EXERCISE DIRECTIONS:
From the entries below, transcribe exactly the lines between the line holding "nand4_1 | 7 |" and the line holding "finish | imem_addr[22] | -210 | 6", inclusive; skip all other lines.

Collected data
______

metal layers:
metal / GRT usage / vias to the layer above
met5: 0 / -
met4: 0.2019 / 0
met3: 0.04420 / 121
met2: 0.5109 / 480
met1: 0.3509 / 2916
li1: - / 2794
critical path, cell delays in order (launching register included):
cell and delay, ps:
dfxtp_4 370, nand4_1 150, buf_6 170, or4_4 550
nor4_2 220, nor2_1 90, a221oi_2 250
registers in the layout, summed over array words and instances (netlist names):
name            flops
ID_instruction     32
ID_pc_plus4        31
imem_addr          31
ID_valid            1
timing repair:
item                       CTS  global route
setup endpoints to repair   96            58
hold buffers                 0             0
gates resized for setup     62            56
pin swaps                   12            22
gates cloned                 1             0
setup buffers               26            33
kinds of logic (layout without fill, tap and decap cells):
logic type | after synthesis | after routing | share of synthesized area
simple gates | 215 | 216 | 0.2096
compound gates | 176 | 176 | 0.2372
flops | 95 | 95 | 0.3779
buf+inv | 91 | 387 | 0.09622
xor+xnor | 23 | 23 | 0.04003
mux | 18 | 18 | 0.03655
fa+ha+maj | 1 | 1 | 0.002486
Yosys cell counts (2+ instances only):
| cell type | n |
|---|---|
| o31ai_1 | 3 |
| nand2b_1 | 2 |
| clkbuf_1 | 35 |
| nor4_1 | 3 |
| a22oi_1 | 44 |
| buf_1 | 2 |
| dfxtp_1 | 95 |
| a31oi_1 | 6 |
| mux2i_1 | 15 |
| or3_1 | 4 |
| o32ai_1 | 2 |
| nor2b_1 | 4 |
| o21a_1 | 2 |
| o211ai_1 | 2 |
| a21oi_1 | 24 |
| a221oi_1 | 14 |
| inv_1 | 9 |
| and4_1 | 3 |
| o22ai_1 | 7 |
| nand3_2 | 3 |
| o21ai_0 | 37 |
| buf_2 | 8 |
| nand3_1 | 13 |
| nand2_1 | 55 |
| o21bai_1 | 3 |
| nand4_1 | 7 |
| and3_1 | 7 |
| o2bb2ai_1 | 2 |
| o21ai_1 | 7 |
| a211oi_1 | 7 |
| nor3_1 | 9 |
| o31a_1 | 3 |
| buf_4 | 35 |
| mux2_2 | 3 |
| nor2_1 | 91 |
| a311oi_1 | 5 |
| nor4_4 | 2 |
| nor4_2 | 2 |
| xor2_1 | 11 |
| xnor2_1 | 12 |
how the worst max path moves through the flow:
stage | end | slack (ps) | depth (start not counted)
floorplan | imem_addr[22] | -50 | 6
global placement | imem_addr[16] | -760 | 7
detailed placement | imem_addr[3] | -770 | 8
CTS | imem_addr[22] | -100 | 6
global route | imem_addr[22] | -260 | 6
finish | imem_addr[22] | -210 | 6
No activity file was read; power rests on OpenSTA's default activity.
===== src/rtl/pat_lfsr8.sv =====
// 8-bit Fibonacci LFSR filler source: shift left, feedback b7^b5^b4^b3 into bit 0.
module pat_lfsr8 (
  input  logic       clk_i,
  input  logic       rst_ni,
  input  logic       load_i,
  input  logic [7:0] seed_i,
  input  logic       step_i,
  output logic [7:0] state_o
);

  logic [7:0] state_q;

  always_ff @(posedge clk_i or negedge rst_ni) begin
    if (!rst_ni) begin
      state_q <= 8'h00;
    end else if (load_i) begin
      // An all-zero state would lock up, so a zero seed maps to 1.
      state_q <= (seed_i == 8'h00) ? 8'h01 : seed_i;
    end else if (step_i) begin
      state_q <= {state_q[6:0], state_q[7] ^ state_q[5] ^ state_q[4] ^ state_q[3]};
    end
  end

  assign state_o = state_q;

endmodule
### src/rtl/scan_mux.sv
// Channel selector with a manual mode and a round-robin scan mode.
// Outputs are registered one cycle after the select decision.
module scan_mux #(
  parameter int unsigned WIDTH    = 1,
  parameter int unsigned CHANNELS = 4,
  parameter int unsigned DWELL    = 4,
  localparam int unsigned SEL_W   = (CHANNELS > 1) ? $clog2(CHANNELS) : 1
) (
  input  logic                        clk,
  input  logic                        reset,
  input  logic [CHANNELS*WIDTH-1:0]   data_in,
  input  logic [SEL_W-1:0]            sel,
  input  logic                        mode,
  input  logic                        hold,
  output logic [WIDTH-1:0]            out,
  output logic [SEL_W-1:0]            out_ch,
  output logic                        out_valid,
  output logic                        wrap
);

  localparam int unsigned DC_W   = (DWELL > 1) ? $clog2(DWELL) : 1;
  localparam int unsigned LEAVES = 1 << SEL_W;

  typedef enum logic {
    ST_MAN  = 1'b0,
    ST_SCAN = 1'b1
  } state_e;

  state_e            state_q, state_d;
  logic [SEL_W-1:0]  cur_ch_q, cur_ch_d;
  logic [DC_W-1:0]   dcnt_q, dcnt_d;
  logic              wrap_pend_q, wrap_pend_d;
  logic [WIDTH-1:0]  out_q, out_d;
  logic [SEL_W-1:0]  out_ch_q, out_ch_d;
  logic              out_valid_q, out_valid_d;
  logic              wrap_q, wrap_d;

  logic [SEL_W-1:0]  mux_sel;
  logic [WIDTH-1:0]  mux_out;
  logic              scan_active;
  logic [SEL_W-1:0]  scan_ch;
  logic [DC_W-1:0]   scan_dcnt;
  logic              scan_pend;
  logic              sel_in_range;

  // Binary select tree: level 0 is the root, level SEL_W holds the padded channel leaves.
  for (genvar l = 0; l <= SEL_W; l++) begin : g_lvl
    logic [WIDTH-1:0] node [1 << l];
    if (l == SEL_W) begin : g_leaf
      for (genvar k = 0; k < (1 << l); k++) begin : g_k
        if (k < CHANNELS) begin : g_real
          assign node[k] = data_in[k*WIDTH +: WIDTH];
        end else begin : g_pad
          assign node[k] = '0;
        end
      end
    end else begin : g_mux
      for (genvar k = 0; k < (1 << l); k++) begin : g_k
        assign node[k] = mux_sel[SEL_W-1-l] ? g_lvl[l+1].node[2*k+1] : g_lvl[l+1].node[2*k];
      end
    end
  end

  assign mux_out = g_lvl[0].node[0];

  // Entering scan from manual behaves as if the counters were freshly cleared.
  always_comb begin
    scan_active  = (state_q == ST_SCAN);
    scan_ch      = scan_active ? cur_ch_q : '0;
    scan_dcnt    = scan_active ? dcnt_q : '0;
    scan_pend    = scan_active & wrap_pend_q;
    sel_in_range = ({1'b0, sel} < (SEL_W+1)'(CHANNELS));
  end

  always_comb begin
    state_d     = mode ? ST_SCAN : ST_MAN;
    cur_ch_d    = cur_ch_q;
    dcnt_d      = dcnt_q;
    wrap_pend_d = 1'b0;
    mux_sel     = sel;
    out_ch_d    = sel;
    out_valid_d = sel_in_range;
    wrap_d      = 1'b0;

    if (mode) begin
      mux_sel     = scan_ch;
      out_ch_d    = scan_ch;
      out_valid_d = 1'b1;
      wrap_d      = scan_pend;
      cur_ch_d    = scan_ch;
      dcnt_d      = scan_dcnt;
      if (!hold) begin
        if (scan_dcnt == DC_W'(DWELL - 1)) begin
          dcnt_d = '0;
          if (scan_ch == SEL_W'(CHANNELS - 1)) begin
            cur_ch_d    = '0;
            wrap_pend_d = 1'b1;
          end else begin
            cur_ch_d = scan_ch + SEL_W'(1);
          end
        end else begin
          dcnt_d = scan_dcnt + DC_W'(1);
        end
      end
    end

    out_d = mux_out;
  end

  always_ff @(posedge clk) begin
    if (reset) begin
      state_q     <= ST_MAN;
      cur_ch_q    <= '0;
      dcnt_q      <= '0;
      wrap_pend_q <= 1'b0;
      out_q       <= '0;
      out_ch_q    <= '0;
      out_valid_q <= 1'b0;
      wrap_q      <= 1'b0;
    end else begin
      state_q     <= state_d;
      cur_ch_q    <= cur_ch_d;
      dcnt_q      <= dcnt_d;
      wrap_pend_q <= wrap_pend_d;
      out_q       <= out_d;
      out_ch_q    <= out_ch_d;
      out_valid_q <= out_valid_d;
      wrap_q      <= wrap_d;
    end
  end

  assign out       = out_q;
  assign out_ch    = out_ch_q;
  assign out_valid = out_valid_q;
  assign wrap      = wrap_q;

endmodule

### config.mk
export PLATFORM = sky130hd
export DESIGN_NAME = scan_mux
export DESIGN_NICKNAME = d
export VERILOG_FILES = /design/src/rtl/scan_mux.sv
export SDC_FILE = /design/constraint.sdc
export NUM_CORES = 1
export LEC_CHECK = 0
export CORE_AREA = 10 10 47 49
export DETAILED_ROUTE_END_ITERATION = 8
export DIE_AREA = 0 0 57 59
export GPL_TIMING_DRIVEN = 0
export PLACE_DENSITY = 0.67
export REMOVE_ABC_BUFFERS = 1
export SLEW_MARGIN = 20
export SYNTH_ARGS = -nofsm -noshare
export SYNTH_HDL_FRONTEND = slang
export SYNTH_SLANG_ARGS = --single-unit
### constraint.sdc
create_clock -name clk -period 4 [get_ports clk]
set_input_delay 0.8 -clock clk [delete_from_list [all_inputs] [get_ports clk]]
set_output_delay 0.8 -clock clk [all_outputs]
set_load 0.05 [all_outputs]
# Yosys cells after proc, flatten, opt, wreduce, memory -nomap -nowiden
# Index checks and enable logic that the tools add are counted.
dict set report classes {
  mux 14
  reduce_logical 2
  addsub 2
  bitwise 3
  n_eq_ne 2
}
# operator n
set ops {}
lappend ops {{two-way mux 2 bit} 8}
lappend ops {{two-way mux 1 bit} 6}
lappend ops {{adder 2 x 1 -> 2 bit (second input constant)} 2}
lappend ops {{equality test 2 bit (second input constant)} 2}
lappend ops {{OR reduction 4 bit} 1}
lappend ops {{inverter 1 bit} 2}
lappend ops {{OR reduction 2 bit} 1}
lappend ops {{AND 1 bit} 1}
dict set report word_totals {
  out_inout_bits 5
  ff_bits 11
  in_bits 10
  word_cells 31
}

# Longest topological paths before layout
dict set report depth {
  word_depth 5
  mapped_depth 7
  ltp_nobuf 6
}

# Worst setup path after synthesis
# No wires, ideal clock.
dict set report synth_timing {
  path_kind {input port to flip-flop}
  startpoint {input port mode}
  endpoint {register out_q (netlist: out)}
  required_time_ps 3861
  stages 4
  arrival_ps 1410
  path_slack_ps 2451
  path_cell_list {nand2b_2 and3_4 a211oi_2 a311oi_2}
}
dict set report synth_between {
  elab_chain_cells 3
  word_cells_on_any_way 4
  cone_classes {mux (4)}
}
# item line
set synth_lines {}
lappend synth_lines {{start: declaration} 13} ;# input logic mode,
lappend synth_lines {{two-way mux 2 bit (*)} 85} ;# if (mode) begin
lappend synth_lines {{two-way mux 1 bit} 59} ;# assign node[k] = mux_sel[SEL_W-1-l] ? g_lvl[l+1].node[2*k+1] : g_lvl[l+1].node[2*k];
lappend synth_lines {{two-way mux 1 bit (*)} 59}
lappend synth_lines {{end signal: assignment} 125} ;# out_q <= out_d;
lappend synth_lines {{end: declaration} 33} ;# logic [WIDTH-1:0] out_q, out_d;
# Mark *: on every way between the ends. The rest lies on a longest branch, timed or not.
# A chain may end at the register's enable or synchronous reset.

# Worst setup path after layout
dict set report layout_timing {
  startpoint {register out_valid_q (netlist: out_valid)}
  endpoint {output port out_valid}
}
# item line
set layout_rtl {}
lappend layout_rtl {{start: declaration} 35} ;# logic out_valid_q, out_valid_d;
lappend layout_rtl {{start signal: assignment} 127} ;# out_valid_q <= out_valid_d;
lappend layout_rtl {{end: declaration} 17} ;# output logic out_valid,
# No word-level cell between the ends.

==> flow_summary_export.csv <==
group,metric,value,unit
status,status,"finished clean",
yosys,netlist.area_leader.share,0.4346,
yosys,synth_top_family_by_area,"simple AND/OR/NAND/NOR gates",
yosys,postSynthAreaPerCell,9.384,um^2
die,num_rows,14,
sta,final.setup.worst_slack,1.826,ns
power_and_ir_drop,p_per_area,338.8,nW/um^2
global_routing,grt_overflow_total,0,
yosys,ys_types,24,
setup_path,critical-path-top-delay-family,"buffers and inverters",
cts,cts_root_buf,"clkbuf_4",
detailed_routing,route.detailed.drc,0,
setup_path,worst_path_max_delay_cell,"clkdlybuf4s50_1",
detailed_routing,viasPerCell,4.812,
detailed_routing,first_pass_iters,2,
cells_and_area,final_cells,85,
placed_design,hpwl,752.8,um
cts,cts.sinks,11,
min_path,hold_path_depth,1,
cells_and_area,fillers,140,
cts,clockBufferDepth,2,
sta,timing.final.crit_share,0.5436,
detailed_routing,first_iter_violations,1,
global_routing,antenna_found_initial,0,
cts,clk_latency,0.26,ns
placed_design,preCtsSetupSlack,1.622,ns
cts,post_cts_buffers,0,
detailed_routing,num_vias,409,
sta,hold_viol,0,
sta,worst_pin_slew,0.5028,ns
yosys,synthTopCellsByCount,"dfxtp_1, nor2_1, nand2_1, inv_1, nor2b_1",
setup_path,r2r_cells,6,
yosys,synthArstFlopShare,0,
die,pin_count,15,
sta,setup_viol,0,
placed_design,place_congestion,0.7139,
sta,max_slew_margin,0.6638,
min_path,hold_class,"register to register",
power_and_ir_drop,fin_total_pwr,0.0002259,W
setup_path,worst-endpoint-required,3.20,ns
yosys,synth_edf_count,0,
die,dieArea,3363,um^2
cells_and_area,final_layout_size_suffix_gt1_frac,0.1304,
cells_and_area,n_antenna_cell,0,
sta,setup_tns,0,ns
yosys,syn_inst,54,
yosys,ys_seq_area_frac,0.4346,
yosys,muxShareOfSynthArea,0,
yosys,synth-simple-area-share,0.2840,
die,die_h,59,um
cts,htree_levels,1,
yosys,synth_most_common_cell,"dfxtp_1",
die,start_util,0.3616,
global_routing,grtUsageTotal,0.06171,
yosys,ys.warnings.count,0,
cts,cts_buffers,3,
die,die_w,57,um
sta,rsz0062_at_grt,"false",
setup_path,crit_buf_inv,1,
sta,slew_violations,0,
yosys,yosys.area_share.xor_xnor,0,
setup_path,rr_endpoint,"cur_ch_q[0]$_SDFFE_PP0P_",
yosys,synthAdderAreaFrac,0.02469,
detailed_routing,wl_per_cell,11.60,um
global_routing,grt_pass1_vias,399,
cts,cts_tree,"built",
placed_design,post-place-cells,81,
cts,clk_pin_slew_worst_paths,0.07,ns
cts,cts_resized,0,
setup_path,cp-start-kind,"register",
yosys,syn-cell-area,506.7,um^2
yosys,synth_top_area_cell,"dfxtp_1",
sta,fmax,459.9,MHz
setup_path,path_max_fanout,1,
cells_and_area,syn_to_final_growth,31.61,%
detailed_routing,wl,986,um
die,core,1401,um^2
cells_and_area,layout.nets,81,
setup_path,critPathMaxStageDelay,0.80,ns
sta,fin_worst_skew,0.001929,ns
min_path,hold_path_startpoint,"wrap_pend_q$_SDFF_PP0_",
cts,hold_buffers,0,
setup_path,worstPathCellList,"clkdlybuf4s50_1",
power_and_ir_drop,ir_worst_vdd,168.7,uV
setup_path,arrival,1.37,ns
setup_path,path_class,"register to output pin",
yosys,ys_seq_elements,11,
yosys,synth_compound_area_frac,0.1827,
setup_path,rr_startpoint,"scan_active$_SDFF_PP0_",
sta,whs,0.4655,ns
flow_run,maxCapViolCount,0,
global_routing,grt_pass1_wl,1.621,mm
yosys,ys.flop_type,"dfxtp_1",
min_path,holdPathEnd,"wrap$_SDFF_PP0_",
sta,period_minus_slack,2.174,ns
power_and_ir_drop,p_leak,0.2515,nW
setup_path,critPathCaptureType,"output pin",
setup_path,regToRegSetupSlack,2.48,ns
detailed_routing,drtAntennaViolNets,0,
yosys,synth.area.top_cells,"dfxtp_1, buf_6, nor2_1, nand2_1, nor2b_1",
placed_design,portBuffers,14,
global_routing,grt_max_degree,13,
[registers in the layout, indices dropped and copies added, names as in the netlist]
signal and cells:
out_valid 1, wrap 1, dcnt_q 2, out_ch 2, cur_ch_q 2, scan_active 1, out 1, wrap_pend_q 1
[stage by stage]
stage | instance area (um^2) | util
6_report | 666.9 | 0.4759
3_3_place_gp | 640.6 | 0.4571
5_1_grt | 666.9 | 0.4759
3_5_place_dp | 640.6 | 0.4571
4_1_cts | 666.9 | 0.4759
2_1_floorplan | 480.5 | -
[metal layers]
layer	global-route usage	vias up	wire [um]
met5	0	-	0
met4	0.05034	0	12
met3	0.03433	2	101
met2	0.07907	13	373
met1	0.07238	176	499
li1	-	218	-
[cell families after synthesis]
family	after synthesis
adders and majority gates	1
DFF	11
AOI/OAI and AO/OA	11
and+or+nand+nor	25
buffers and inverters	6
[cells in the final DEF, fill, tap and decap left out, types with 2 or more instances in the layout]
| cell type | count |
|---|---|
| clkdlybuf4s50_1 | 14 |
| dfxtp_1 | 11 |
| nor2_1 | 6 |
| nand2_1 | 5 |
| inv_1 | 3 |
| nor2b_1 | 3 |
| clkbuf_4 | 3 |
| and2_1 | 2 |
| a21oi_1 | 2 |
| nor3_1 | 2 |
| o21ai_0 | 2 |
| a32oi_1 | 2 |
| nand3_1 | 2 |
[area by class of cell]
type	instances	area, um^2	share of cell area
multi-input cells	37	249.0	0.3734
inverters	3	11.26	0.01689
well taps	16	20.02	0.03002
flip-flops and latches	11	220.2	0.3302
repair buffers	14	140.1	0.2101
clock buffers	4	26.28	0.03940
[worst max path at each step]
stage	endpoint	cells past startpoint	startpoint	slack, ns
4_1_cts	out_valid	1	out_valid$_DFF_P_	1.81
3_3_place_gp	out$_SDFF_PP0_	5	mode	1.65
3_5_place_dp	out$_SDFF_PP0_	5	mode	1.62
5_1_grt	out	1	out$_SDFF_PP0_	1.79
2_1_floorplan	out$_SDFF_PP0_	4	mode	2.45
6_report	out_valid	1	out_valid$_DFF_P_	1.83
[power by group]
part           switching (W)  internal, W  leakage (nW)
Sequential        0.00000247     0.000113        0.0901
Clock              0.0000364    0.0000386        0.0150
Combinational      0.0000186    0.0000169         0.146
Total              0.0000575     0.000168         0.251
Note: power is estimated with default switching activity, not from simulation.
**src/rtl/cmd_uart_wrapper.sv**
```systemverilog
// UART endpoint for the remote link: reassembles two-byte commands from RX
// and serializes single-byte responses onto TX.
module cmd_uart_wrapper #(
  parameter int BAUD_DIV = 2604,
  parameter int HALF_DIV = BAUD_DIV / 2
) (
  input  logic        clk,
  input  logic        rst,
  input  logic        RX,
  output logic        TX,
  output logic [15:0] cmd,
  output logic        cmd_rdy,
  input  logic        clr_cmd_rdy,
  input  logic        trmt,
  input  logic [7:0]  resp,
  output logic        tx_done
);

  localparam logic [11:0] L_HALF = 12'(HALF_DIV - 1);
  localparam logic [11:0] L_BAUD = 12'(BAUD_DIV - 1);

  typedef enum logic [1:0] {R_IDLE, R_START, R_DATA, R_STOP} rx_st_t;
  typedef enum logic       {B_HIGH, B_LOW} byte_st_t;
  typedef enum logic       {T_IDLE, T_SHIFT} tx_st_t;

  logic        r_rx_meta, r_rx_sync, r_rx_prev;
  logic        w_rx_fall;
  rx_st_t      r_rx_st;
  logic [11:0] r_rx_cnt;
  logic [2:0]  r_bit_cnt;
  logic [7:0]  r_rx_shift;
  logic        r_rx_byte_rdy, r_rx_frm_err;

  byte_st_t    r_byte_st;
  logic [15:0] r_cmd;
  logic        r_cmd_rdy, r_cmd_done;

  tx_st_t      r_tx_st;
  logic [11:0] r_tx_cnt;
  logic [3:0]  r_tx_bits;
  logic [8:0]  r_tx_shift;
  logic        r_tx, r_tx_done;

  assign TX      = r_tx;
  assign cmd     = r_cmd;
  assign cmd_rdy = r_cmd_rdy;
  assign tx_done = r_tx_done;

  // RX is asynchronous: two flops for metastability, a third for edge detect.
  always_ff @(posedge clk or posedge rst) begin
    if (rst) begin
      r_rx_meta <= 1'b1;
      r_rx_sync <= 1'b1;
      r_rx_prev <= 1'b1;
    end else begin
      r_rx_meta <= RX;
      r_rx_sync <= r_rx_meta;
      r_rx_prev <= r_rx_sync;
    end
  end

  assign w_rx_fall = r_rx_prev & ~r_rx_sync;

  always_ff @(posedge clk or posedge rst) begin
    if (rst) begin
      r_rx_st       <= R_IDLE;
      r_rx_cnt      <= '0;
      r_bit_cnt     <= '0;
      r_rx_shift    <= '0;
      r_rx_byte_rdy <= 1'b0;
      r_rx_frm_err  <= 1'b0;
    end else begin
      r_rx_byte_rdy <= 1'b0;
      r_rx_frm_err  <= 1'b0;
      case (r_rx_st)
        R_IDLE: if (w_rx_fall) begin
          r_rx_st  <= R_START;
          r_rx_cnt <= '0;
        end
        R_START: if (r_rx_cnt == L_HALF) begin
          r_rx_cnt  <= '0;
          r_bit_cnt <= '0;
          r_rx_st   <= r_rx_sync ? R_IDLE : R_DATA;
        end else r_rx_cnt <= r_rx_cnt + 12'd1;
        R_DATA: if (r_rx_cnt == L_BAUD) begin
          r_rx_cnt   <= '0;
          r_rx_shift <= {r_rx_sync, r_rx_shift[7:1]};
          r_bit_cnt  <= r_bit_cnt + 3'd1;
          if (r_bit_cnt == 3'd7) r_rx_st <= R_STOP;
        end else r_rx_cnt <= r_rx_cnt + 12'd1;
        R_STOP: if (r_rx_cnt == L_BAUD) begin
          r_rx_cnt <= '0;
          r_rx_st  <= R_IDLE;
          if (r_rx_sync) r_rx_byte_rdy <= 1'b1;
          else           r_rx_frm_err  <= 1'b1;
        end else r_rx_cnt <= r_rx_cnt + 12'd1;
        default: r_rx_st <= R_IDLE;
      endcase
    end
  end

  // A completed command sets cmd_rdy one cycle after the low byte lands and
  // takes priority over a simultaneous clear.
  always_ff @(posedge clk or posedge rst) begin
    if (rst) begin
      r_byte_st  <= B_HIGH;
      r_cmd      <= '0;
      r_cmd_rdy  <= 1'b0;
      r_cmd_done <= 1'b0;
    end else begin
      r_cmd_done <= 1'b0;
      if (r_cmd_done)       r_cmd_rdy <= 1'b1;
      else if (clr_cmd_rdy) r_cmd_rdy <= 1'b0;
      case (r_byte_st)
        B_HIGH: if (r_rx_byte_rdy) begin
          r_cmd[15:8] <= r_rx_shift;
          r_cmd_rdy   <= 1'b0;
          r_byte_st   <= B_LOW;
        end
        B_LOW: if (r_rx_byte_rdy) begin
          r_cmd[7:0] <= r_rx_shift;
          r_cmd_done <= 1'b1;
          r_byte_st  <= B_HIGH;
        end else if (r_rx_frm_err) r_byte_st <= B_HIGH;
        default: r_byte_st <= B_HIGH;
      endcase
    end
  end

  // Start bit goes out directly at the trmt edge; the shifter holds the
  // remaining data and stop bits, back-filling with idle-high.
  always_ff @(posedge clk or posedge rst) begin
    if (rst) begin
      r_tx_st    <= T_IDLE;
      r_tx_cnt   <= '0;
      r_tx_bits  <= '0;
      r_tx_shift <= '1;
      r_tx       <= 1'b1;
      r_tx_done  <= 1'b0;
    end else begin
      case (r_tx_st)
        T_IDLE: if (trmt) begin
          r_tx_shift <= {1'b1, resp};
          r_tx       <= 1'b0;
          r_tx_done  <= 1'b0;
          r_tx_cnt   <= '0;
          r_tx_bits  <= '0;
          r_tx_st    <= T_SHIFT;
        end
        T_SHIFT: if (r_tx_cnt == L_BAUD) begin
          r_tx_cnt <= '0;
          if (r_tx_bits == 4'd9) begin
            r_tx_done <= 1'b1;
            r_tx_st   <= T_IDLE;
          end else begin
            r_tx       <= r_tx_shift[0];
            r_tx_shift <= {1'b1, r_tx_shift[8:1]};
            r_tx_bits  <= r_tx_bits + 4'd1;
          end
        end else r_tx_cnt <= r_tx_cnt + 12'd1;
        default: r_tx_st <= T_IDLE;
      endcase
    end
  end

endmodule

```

______

REPLY TO THE EXERCISE:
| nand4_1 | 7 |
| and3_1 | 7 |
| o2bb2ai_1 | 2 |
| o21ai_1 | 7 |
| a211oi_1 | 7 |
| nor3_1 | 9 |
| o31a_1 | 3 |
| buf_4 | 35 |
| mux2_2 | 3 |
| nor2_1 | 91 |
| a311oi_1 | 5 |
| nor4_4 | 2 |
| nor4_2 | 2 |
| xor2_1 | 11 |
| xnor2_1 | 12 |
how the worst max path moves through the flow:
stage | end | slack (ps) | depth (start not counted)
floorplan | imem_addr[22] | -50 | 6
global placement | imem_addr[16] | -760 | 7
detailed placement | imem_addr[3] | -770 | 8
CTS | imem_addr[22] | -100 | 6
global route | imem_addr[22] | -260 | 6
finish | imem_addr[22] | -210 | 6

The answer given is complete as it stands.